Serves: 6

Creamy pumpkin soup is perfect for a blustery fall day.

Ingredients

  • 6 cups vegetable stock
  • 4 cups pumpkin puree (canned or homemade)
  • 1 medium sweet onion
    finely chopped
  • 2 minced garlic cloves
  • 2 tsp salt
  • 2 tsp fresh thyme
    chopped and separated
  • 2 tsp black pepper
  • 1/2 cup heavy whipping cream

Directions

  1. In a large stock pot, bring the vegetable stock, pumpkin puree, onion, garlic, salt, 1 tsp of fresh thyme, and black pepper to a boil. Once boiling, reduce heat to low and let simmer, uncovered for 35 minutes. Stir occasionally. 
  2. Transfer the soup to a blender or food processor in small batches, blend until smooth.
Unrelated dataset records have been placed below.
$ cat config.mk
export PLATFORM = sky130hd
export DESIGN_NAME = radix_string_to_integer
export DESIGN_NICKNAME = d
export VERILOG_FILES = /design/src/rtl/core/rs2i_pkg.sv /design/src/rtl/core/rs2i_front.sv /design/src/rtl/core/rs2i_queue.sv /design/src/rtl/core/rs2i_back.sv /design/src/rtl/core/radix_string_to_integer.sv
export SDC_FILE = /design/constraint.sdc
export NUM_CORES = 1
export LEC_CHECK = 0
export ABC_CLOCK_PERIOD_IN_PS = 11500
export CORE_MARGIN = 3
export CORE_UTILIZATION = 55
export DETAILED_ROUTE_END_ITERATION = 10
export DONT_BUFFER_PORTS = 1
export GPL_TIMING_DRIVEN = 0
export HOLD_SLACK_MARGIN = 0.08
export PLACE_DENSITY = 0.79
export RECOVER_POWER = 25
export SKIP_CTS_REPAIR_TIMING = 1
export SLEW_MARGIN = 20
export SYNTH_ARGS = -nofsm -noshare
export SYNTH_HDL_FRONTEND = slang
export SYNTH_SLANG_ARGS = --single-unit
$ cat constraint.sdc
create_clock -name clk -period 11.5 [get_ports clk]
set_input_delay 1.15 -clock clk [delete_from_list [all_inputs] [get_ports clk]]
set_output_delay 1.15 -clock clk [all_outputs]
set_load 0.01 [all_outputs]
$ cat src/rtl/core/rs2i_pkg.sv
// ----------------------------------------------------------------------------
// rs2i_pkg
// shared types and constants of the radix string to integer converter
// ----------------------------------------------------------------------------
`default_nettype none

package rs2i_pkg;

	// character codes that bound the digit ranges
	localparam logic [7:0] CHAR_0     = 8'h30;
	localparam logic [7:0] CHAR_9     = 8'h39;
	localparam logic [7:0] CHAR_UP_A  = 8'h41;
	localparam logic [7:0] CHAR_UP_Z  = 8'h5A;
	localparam logic [7:0] CHAR_LO_A  = 8'h61;
	localparam logic [7:0] CHAR_LO_Z  = 8'h7A;

	// digit values of letters start here; largest legal base
	localparam logic [5:0] LETTER_BASE = 6'd10;
	localparam logic [5:0] MAX_BASE    = 6'd36;

	// radix after reset and register address
	localparam logic [5:0] RADIX_RESET = 6'd10;
	localparam logic [1:0] ADDR_RADIX  = 2'd0;

	// status codes of a result
	typedef enum logic [1:0] {
		ST_OK        = 2'd0,
		ST_BAD_DIGIT = 2'd1,
		ST_BAD_BASE  = 2'd2,
		ST_OVERFLOW  = 2'd3
	} status_t;

	// input request
	typedef struct packed {
		logic [7:0] char_code;
		logic       last_char;
	} in_req_t;

	// result
	typedef struct packed {
		logic [30:0] value;
		logic [1:0]  status;
	} out_res_t;

	// classified character held in the queue
	typedef struct packed {
		logic [5:0] digit;
		status_t    status;
		logic       last;
	} entry_t;

endpackage

`default_nettype wire

$ cat src/rtl/core/rs2i_front.sv
// ----------------------------------------------------------------------------
// rs2i_front
// classifies one character into a digit and a preliminary status
// ----------------------------------------------------------------------------
`default_nettype none

module rs2i_front (
	input  var rs2i_pkg::in_req_t in_req,
	input  wire logic [5:0]       radix,
	output rs2i_pkg::entry_t      entry
);

	logic [7:0] code;
	logic       is_num;
	logic       is_upper;
	logic       is_lower;
	logic [5:0] digit;

	assign code = in_req.char_code;

	// range checks
	assign is_num   = (code >= rs2i_pkg::CHAR_0)    && (code <= rs2i_pkg::CHAR_9);
	assign is_upper = (code >= rs2i_pkg::CHAR_UP_A) && (code <= rs2i_pkg::CHAR_UP_Z);
	assign is_lower = (code >= rs2i_pkg::CHAR_LO_A) && (code <= rs2i_pkg::CHAR_LO_Z);

	// digit value, max base when not alphanumeric
	always_comb begin
		logic [7:0] diff;
		diff = 8'd0;
		if (is_num) begin
			diff = code - rs2i_pkg::CHAR_0;
		end else if (is_upper) begin
			diff = code - rs2i_pkg::CHAR_UP_A + {2'b00, rs2i_pkg::LETTER_BASE};
		end else if (is_lower) begin
			diff = code - rs2i_pkg::CHAR_LO_A + {2'b00, rs2i_pkg::LETTER_BASE};
		end else begin
			diff = {2'b00, rs2i_pkg::MAX_BASE};
		end
		digit = diff[5:0];
	end

	// base is checked before the digit
	always_comb begin
		entry.digit = digit;
		entry.last  = in_req.last_char;
		if (radix > rs2i_pkg::MAX_BASE) begin
			entry.status = rs2i_pkg::ST_BAD_BASE;
		end else if ((digit >= rs2i_pkg::MAX_BASE) || (digit >= radix)) begin
			entry.status = rs2i_pkg::ST_BAD_DIGIT;
		end else begin
			entry.status = rs2i_pkg::ST_OK;
		end
	end

endmodule

`default_nettype wire

$ cat src/rtl/core/rs2i_queue.sv
// ----------------------------------------------------------------------------
// rs2i_queue
// short first-in first-out queue between classifier and accumulator
// ----------------------------------------------------------------------------
`default_nettype none

module rs2i_queue #(
	parameter int DEPTH = 4
) (
	input  wire logic             clk,
	input  wire logic             arst_n,
	input  wire logic             push,
	input  var rs2i_pkg::entry_t  push_entry,
	output logic                  not_full,
	input  wire logic             pop,
	output rs2i_pkg::entry_t      pop_entry,
	output logic                  not_empty
);

	localparam int PTR_W = (DEPTH > 1) ? $clog2(DEPTH) : 1;
	localparam int CNT_W = $clog2(DEPTH + 1);
	localparam logic [PTR_W-1:0] LAST_PTR = PTR_W'(DEPTH - 1);
	localparam logic [CNT_W-1:0] FULL_CNT = CNT_W'(DEPTH);

	rs2i_pkg::entry_t slots_q [DEPTH];
	logic [PTR_W-1:0] wr_ptr_q;
	logic [PTR_W-1:0] rd_ptr_q;
	logic [CNT_W-1:0] count_q;

	assign not_full  = (count_q != FULL_CNT);
	assign not_empty = (count_q != '0);
	assign pop_entry = slots_q[rd_ptr_q];

	// storage
	always_ff @(posedge clk) begin
		if (push) begin
			slots_q[wr_ptr_q] <= push_entry;
		end
	end

	// pointers and fill count
	always_ff @(posedge clk or negedge arst_n) begin
		if (!arst_n) begin
			wr_ptr_q <= '0;
			rd_ptr_q <= '0;
			count_q  <= '0;
		end else begin
			if (push) begin
				wr_ptr_q <= (wr_ptr_q == LAST_PTR) ? '0 : wr_ptr_q + 1'b1;
			end
			if (pop) begin
				rd_ptr_q <= (rd_ptr_q == LAST_PTR) ? '0 : rd_ptr_q + 1'b1;
			end
			if (push && !pop) begin
				count_q <= count_q + 1'b1;
			end else if (pop && !push) begin
				count_q <= count_q - 1'b1;
			end
		end
	end

	// sanity of the fill level
	a_no_overfill: assert property (@(posedge clk) disable iff (!arst_n)
		!(push && !not_full)) else $error("queue pushed while full");
	a_no_underrun: assert property (@(posedge clk) disable iff (!arst_n)
		!(pop && !not_empty)) else $error("queue popped while empty");
	a_count_range: assert property (@(posedge clk) disable iff (!arst_n)
		count_q <= FULL_CNT) else $error("queue count out of range");

endmodule

`default_nettype wire

$ cat src/rtl/core/rs2i_back.sv
// ----------------------------------------------------------------------------
// rs2i_back
// multiply-add accumulator, error latch and result register
// ----------------------------------------------------------------------------
`default_nettype none

module rs2i_back (
	input  wire logic             clk,
	input  wire logic             arst_n,
	input  wire logic [5:0]       radix,
	input  wire logic             q_valid,
	input  var rs2i_pkg::entry_t  q_entry,
	output logic                  pop,
	output logic                  out_valid,
	input  wire logic             out_ready,
	output rs2i_pkg::out_res_t    out_res
);

	logic [30:0]          acc_q;
	rs2i_pkg::status_t    err_q;
	logic                 out_valid_q;
	rs2i_pkg::out_res_t   out_res_q;

	logic [37:0]          next_acc;
	logic                 ovf;
	rs2i_pkg::status_t    new_err;
	logic                 slot_free;

	// a result slot is free when empty or being taken
	assign slot_free = !out_valid_q || out_ready;
	assign pop       = q_valid && (!q_entry.last || slot_free);

	// multiply-add at full width and overflow check
	assign next_acc = ({7'd0, acc_q} * {32'd0, radix}) + {32'd0, q_entry.digit};
	assign ovf      = (next_acc[37:31] != '0);

	// first error of the string wins
	always_comb begin
		if (err_q != rs2i_pkg::ST_OK) begin
			new_err = err_q;
		end else if (q_entry.status != rs2i_pkg::ST_OK) begin
			new_err = q_entry.status;
		end else if (ovf) begin
			new_err = rs2i_pkg::ST_OVERFLOW;
		end else begin
			new_err = rs2i_pkg::ST_OK;
		end
	end

	// accumulator and error state
	always_ff @(posedge clk or negedge arst_n) begin
		if (!arst_n) begin
			acc_q <= '0;
			err_q <= rs2i_pkg::ST_OK;
		end else if (pop) begin
			if (q_entry.last) begin
				acc_q <= '0;
				err_q <= rs2i_pkg::ST_OK;
			end else begin
				err_q <= new_err;
				if (new_err == rs2i_pkg::ST_OK) begin
					acc_q <= next_acc[30:0];
				end
			end
		end
	end

	// result valid
	always_ff @(posedge clk or negedge arst_n) begin
		if (!arst_n) begin
			out_valid_q <= 1'b0;
		end else if (pop && q_entry.last) begin
			out_valid_q <= 1'b1;
		end else if (out_ready) begin
			out_valid_q <= 1'b0;
		end
	end

	// result payload
	always_ff @(posedge clk) begin
		if (pop && q_entry.last) begin
			out_res_q.status <= new_err;
			out_res_q.value  <= (new_err == rs2i_pkg::ST_OK) ? next_acc[30:0] : '0;
		end
	end

	assign out_valid = out_valid_q;
	assign out_res   = out_res_q;

	// checks
	a_value_zero_on_err: assert property (@(posedge clk) disable iff (!arst_n)
		(out_valid_q && (out_res_q.status != rs2i_pkg::ST_OK)) |-> (out_res_q.value == '0))
		else $error("non-zero value with error status");
	a_err_freezes_acc: assert property (@(posedge clk) disable iff (!arst_n)
		((err_q != rs2i_pkg::ST_OK) && !(pop && q_entry.last)) |=> $stable(acc_q))
		else $error("accumulator moved after an error");
	a_clear_after_last: assert property (@(posedge clk) disable iff (!arst_n)
		(pop && q_entry.last) |=> ((acc_q == '0) && (err_q == rs2i_pkg::ST_OK)))
		else $error("state not cleared after last character");

endmodule

`default_nettype wire

$ cat src/rtl/core/radix_string_to_integer.sv
// ----------------------------------------------------------------------------
// radix_string_to_integer
// converts a stream of ASCII digits in base 2 to 36 into a 31-bit integer
// ----------------------------------------------------------------------------
// usage:
//   in_valid/in_ready carry one character per request, last_char marks the
//   end of a number string. out_valid/out_ready carry one result (value and
//   status) per string, given on its last character.
//   the radix register sits at address 0 of the apb port; write it only
//   while no string is in flight. reset value is 10.
// throughput and datapath:
//   one character a cycle sustained while results are taken. a character is
//   classified on entry and written to a short queue; the accumulator takes
//   one queue entry a cycle, save a last character stalled by an occupied
//   result register, with a single 31x6 multiply-add. the result is registered.
// stalls and reset:
//   when out_ready is low the finished result waits in the output register;
//   the accumulator keeps taking characters until a further last character
//   finds the register occupied, then the queue fills and in_ready drops.
//   reset clears the accumulator, the error latch and the queue, and sets
//   the radix back to 10.
// ----------------------------------------------------------------------------
`default_nettype none

module radix_string_to_integer #(
	parameter int QUEUE_DEPTH = 4
) (
	input  wire logic                clk,
	input  wire logic                arst_n,
	input  wire logic                in_valid,
	output logic                     in_ready,
	input  var rs2i_pkg::in_req_t    in_req,
	output logic                     out_valid,
	input  wire logic                out_ready,
	output rs2i_pkg::out_res_t       out_res,
	input  wire logic                psel,
	input  wire logic                penable,
	input  wire logic                pwrite,
	input  wire logic [1:0]          paddr,
	input  wire logic [31:0]         pwdata,
	output logic [31:0]              prdata,
	output logic                     pready
);

	logic [5:0]        radix_q;
	rs2i_pkg::entry_t  front_entry;
	rs2i_pkg::entry_t  q_entry;
	logic              q_not_full;
	logic              q_not_empty;
	logic              q_pop;
	logic              push;

	// configuration register
	assign pready = 1'b1;
	assign prdata = (paddr == rs2i_pkg::ADDR_RADIX) ? {26'd0, radix_q} : 32'd0;

	always_ff @(posedge clk or negedge arst_n) begin
		if (!arst_n) begin
			radix_q <= rs2i_pkg::RADIX_RESET;
		end else if (psel && penable && pwrite && (paddr == rs2i_pkg::ADDR_RADIX)) begin
			radix_q <= pwdata[5:0];
		end
	end

	// front: classify and queue
	assign in_ready = q_not_full;
	assign push     = in_valid && q_not_full;

	rs2i_front u_front (
		.in_req (in_req),
		.radix  (radix_q),
		.entry  (front_entry)
	);

	rs2i_queue #(
		.DEPTH (QUEUE_DEPTH)
	) u_queue (
		.clk        (clk),
		.arst_n     (arst_n),
		.push       (push),
		.push_entry (front_entry),
		.not_full   (q_not_full),
		.pop        (q_pop),
		.pop_entry  (q_entry),
		.not_empty  (q_not_empty)
	);

	// back: accumulate and deliver
	rs2i_back u_back (
		.clk       (clk),
		.arst_n    (arst_n),
		.radix     (radix_q),
		.q_valid   (q_not_empty),
		.q_entry   (q_entry),
		.pop       (q_pop),
		.out_valid (out_valid),
		.out_ready (out_ready),
		.out_res   (out_res)
	);

endmodule

`default_nettype wire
If you have an immersion blender, that works great as well. 
  3. Return the soup to the pot and bring to a boil. Once boiling, reduce heat to low and let simmer, uncovered for 25 minutes. 
  4. Stir in heavy whipping cream and serve. Garnish each bowl with a dash of the fresh thyme.

If you are looking to add more flavor, try adding nutmeg, cinnamon, or even some red pepper flakes.